Aim of the exercise:
Lines where the string "aiming" appears are to be copied from the entries below.

Record set:
Background: an optimization exercise with open tools, aiming at small area, a short achievable clock period and few clock cycles per item. Do not read the settings as production practice.
At most, simulation tests tie the RTL to the original design; equivalence was not proved.
No functional check of the RTL was part of runs 1 to 4.
Power is estimated from default activity; no workload was simulated.

==> flow/design.v <==
module lzw_enc (
    input  wire       clk,
    input  wire       rst,
    input  wire       in_valid,
    output wire       in_ready,
    input  wire [7:0] in_data,
    input  wire       in_last,
    input  wire       in_fc,
    output wire       out_valid,
    input  wire       out_ready,
    output wire [7:0] out_data,
    output wire       out_last
);
    localparam PB = 48;    
    reg        kv, kl, kf;      
    reg  [7:0] kd;
    reg        sv, sl, sf;      
    reg  [7:0] sd;
    assign in_ready = ~sv;
    wire take_in = in_valid & ~sv;
    reg  [8:0] w;       
    reg        wv;      
    reg        tl;      
    reg        fc;      
    reg        pend;    
    reg  [7:0] nx;      
    reg  [8:0] dp [2:127];
    reg  [7:0] db [2:127];
    reg        ev;      
    reg  [8:0] ec;      
    reg        eclr;    
    reg        etl;     
    reg  [PB-1:0]   pb;
    reg  [5:0]      pc;
    reg  [PB/8-1:0] lb;      
    reg             ov;
    assign out_valid = ov;
    assign out_data  = pb[7:0];
    assign out_last  = lb[0];
    wire [5:0] e_room = !ev ? 6'd0 :
                        (eclr & etl) ? 6'd34 :
                        etl ? 6'd25 :
                        eclr ? 6'd18 : 6'd9;
    wire [6:0] fill = {1'b0, pc} + {1'b0, e_room};
    wire stall_s = fill > (pend ? PB - 18 : PB - 9);
    wire stall_t = fill > PB - 34;
    wire tgo   = tl & ~stall_t;                     
    wire go    = kv & (tl ? ~stall_t : ~stall_s);   
    wire [15:0] grp_gt, grp_eq;
    wire [7:0]  pos_gt, pos_eq;
    genvar g;
    generate
        for (g = 0; g < 16; g = g + 1) begin : g_grp
            assign grp_gt[g] = nx[7] | (nx[6:3] > g);
            assign grp_eq[g] = ~nx[7] & (nx[6:3] == g);
        end
        for (g = 0; g < 8; g = g + 1) begin : g_pos
            assign pos_gt[g] = nx[2:0] > g;
            assign pos_eq[g] = nx[2:0] == g;
        end
    endgenerate
    reg  [127:2] vr;        
    reg          jc;        
    reg          rep;       
    reg  [6:0]   rc;        
    wire [127:0] m;
    assign m[1:0] = 2'b00;
    generate
        for (g = 2; g < 128; g = g + 1) begin : g_ent
            wire wen = grp_eq[g >> 3] & pos_eq[g & 7];
            assign m[g] = vr[g] && !jc && (dp[g] == w) && (db[g] == kd);
            always @(posedge clk) begin
                vr[g] <= grp_gt[g >> 3] | (grp_eq[g >> 3] & pos_gt[g & 7]);
                if (wen) begin
                    dp[g] <= w;
                    db[g] <= kd;
                end
            end
        end
    endgenerate
    wire mb  = rep && (w[7:0] == kd);
    wire hit = (|m) | mb;
    wire [6:0] hj;
    generate
        for (g = 0; g < 7; g = g + 1) begin : g_enc
            wire [127:0] sel;
            genvar j;
            for (j = 0; j < 128; j = j + 1) begin : g_b
                if (((j >> g) & 1) != 0) begin : g_on
                    assign sel[j] = m[j];
                end else begin : g_off
                    assign sel[j] = 1'b0;
                end
            end
            assign hj[g] = (|sel) | (mb & rc[g]);
        end
    endgenerate
    wire [6:0] hj0;
    generate
        for (g = 0; g < 7; g = g + 1) begin : g_enc0
            wire [127:0] sel;
            genvar j;
            for (j = 0; j < 128; j = j + 1) begin : g_b
                if (((j >> g) & 1) == 0) begin : g_on
                    assign sel[j] = m[j];
                end else begin : g_off
                    assign sel[j] = 1'b0;
                end
            end
            assign hj0[g] = (|sel) | (mb & ~rc[g]);
        end
    endgenerate
    wire [8:0] w_nx = {wv & (hj[1] | hj0[1]),
                       kd[7] & ~(wv & (hj[0] | hj0[0])),
                       (wv ? hj : 7'd0) | (kd[6:0] & ~(wv ? hj0 : 7'd0))};
    wire miss = go & wv & ~hit;
    wire adv  = miss & ~pend & ~nx[7];       
    wire [26:0] ebits = !ev ? 27'd0 :
                        {(eclr & etl) ? 9'd257 : 9'd0,
                         eclr ? 9'd256 : (etl ? 9'd257 : 9'd0),
                         ec};
    wire [5:0]  e_n   = !ev ? 6'd0 :
                        (eclr & etl) ? 6'd27 :
                        (eclr | etl) ? 6'd18 : 6'd9;
    wire [PB-1:0] merged = pb | ({{(PB-27){1'b0}}, ebits} << pc);
    wire [6:0]  pc_s  = {1'b0, pc} + {1'b0, e_n};
    wire [6:0]  pc_r  = (ev & etl) ? ((pc_s + 7'd7) & 7'h78) : pc_s;
    wire [2:0]  lastb = pc_r[5:3] - 3'd1;
    wire [PB/8-1:0] lb_m = lb | ((ev & etl) ? ({{(PB/8-1){1'b0}}, 1'b1} << lastb) : {PB/8{1'b0}});
    wire pop = ov & out_ready;
    wire [6:0]  pc_n  = pop ? pc_r - 7'd8 : pc_r;
    always @(posedge clk) begin
        if (rst) begin
            kv   <= 1'b0;
            sv   <= 1'b0;
            wv   <= 1'b0;
            tl   <= 1'b0;
            pend <= 1'b0;
            nx   <= 8'd2;
            jc   <= 1'b1;
            rep  <= 1'b0;
            ev   <= 1'b0;
            etl  <= 1'b0;
            pb   <= {PB{1'b0}};
            pc   <= 6'd0;
            lb   <= {PB/8{1'b0}};
            ov   <= 1'b0;
        end else begin
            ec <= w;
            if (go || !kv) begin
                if (sv) begin
                    kd <= sd; kl <= sl; kf <= sf;
                    sv <= 1'b0;
                end else begin
                    kd <= in_data; kl <= in_last; kf <= in_fc;
                    kv <= take_in;
                end
            end else if (take_in) begin
                sd <= in_data; sl <= in_last; sf <= in_fc;
                sv <= 1'b1;
            end
            if (go)
                w <= w_nx;
            if (go) begin
                if (!wv) begin
                    fc   <= kf;
                    nx   <= 8'd2;
                    pend <= 1'b0;
                end else if (!hit) begin
                    if (pend) begin
                        nx   <= 8'd2;
                        pend <= 1'b0;
                    end else if (!nx[7]) begin
                        nx <= nx + 8'd1;
                        if (nx == 8'd127 && fc)
                            pend <= 1'b1;
                    end
                end
                wv <= ~kl;
            end
            if (go && kl)
                tl <= 1'b1;
            else if (tgo)
                tl <= 1'b0;
            jc <= go & (~wv | (miss & pend));
            if (go) begin
                rep <= adv & (w == {1'b0, kd});
                rc  <= nx[6:0];
            end
            ev   <= miss | tgo;
            eclr <= pend;
            etl  <= tgo;
            pb <= pop ? (merged >> 8) : merged;
            lb <= pop ? (lb_m >> 1) : lb_m;
            pc <= pc_n[5:0];
            ov <= (pc_n >= 7'd8);
        end
    end
endmodule
==> flow/constraint.sdc <==
create_clock -name core_clock -period 10.0 [get_ports {clk}]
set_input_delay 2.0000 -clock core_clock [delete_from_list [all_inputs] [get_ports {clk}]]
set_output_delay 2.0000 -clock core_clock [all_outputs]
set_load 0.01 [all_outputs]
==> flow/standard.sh <==
#!/bin/bash
# synth_recipe.tcl (not shown) runs the flow's synth.tcl, then flattens the netlist and writes it again
# the make line also repeats each setting of config.mk as NAME=value (left out here)
make -C /OpenROAD-flow-scripts/flow DESIGN_CONFIG=/design/flow/config.mk WORK_HOME=/design/flow/orfs CLKGATE_MAP_FILE= SYNTH_SCRIPT=/design/flow/synth_recipe.tcl "${@:-finish}"
==> flow/flow/run.sh <==
#!/bin/bash
# The standard layout (standard.sh), with repair_timing aiming for a larger setup margin.
set -euo pipefail
sed 's/SETUP_SLACK_MARGIN=[0-9.]*/SETUP_SLACK_MARGIN=7/' standard.sh > standard_margin.sh
bash standard_margin.sh > standard.log 2>&1
==> flow/config.mk <==
export PLATFORM = sky130hd
export DESIGN_NAME = lzw_enc
export DESIGN_NICKNAME = lzw_enc
export VERILOG_FILES = /design/flow/design.v
export SDC_FILE = /design/flow/constraint.sdc
export NUM_CORES = 4
export LEC_CHECK = 0
export ABC_CLOCK_PERIOD_IN_PS = 3000
export CAP_MARGIN = 20
export CORE_MARGIN = 2
export CORE_UTILIZATION = 50
export CTS_BUF_LIST = sky130_fd_sc_hd__clkbuf_16
export CTS_CLUSTER_DIAMETER = 60
export CTS_CLUSTER_SIZE = 30
export SETUP_SLACK_MARGIN = 5
export SLEW_MARGIN = 20
export TNS_END_PERCENT = 10
==> impl_results.md, run 1 <==
* Syn Inst Count at 7296
* Vias/cell at 6.50
* WS Path Type: flip-flop to flip-flop
* Die X at 463 um
* DR iter-0 viols at 10855
* Clock power frac at 0.367
* WL per Instance at 36.9 um
* Syn Area/Cell at 14.5 um^2
* CP startpoint: w[0]$_DFFE_PP_
* RSZ-0062 raised after global routing: yes
* Final min period at 4.14 ns
* Number of synthesized register bits at 2393
* Worst r2r path cells at 13
* Root Driver: clkbuf_16
* Setup-failing EPs final at 0
* # nets final at 7964
* Routability cong. at 0.975
* Switching share of power at 0.262
* R2R Path Start: w[0]$_DFFE_PP_
* Critical path launch point type: flip-flop
* Gr usage total at 0.365
* Hold WC Path Type: flip-flop to flip-flop
* Synth area leaders: edfxtp_1 62%, xor2_1 14%, xnor2_1 3.9%
* Peak supply drop at 0.182 mV
* Final ANT Viol Nets at 0
* Total internal power at 15500 uW
* Cell variety after synth at 79
* Period utilization at 0.414
* CP max FO at 10
* # clock sinks at 2393
* Vias at 70775
* CTS tree: done
* Share of post-route cells with drive strength above 1 at 0.170
* Max_cap viols at 0
* Most frequent cells in the layout: 2189 x edfxtp_1, 1646 x xor2_1, 585 x nor4_1
* Worst Setup EP: pend$_SDFFE_PP0P_
* DRT Wirelength at 402 mm
* Final-layout fill cell count at 16055
* HPWL after DPL at 172 mm
* Static leakage at 0.0432 uW
* Row cnt at 168
* R2r setup slk at 5.86 ns
* Die height at 463 um
* Worst path arrival time at 4.94 ns
* Final Skew at 0.0413 ns
* Synth top area share at 0.623
* Main flop type after synthesis: edfxtp_1
* Setup TNS at 0 ns
* Slew Limit Headroom at 0.212
* Clock latency (worst-skew pair) at 0.88 ns
* Vias in the first global route at 66183
* Port bufs at 24
* Core Region at 0.210 mm^2
* Peak Freq at 242 MHz
* Worst-Margin Slew at 1.18 ns
* Register area share after synthesis at 0.662
* H-tree level count at 4
* Num CTS Buffers at 169
* CTS Hold Bufs at 0
* Net Switching at 5530 uW
* Initial Utilization at 0.503
* Area leader, netlist: edfxtp_1
* Area grow syn2layout at 19.4%
* Critical Path RT at 10.80 ns
* Final-report max-slew violation count at 0
* Router iterations before antenna repair at 8
* Synth Warn # at 3
* Comb power frac at 0.111
* Largest net degree at the start of global routing at 65
* RR Endpoint: pend$_SDFFE_PP0P_
* Net Count, Synth at 7339
* Post-Syn Area at 0.105 mm^2
* First-pass GRT wire length at 545 mm
* Antenna violations before repair at 34
* Seq pwr share at 0.522
* Fin Hold WS at 0.474 ns
* # IOs at 25
* Power Dens Cells at 167 mW/mm^2
* Drc violations at 0
* Grt ovf at 0
* Post-synth EDFFs at 2189
* Most common cell after layout, fill and taps aside: edfxtp_1
* Die area at 0.215 mm^2
* Hold Vio Cnt, Final at 0
* Crit path capture type: flip-flop
* Status: finished clean
* CTS clock-pin slew for the worst setup and hold paths at 0.09 ns
* Clock Tree Buf Depth at 3
* Async S/R FF share, synth at 0
## metal layers
layer | wire, um | vias up | global-route usage
li1 | - | 28504 | -
met1 | 154000 | 36043 | 0.507
met2 | 171000 | 5078 | 0.531
met3 | 49900 | 1124 | 0.0884
met4 | 26800 | 26 | 0.198
met5 | 240 | - | 0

Written solution:
Background: an optimization exercise with open tools, aiming at small area, a short achievable clock period and few clock cycles per item. Do not read the settings as production practice.
# The standard layout (standard.sh), with repair_timing aiming for a larger setup margin.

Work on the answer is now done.